DATA EXCERPTS

"""

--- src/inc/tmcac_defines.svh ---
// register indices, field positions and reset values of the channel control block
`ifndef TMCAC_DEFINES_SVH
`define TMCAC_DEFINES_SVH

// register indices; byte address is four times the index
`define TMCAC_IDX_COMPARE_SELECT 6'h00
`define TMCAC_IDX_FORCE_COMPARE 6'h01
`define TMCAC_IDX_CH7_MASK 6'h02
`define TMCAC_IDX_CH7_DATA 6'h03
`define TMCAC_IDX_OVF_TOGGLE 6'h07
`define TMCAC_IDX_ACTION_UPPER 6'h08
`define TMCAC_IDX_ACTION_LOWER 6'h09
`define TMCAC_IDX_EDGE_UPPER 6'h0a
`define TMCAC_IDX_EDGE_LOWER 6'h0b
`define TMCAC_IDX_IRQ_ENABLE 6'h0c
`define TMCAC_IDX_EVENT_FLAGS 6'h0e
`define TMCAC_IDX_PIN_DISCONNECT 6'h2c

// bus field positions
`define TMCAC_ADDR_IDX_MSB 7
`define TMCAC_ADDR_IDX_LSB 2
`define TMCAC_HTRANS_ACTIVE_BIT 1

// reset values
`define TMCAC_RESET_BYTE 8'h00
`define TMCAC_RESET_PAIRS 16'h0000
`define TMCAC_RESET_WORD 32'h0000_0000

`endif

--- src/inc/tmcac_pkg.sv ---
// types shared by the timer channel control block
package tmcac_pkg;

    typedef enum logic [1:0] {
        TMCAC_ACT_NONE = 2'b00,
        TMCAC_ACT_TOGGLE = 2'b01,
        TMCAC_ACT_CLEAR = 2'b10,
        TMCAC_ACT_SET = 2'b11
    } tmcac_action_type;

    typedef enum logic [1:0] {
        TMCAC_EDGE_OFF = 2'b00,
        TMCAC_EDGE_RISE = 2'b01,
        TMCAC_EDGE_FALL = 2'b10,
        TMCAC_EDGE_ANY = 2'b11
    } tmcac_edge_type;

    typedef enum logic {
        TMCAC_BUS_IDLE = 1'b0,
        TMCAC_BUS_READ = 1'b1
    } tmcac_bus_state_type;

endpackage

"""

YOUR OBJECTIVE
Take each line of the material that contains the word "field" and list it.

ANSWER TO THE EXERCISE
// register indices, field positions and reset values of the channel control block
// bus field positions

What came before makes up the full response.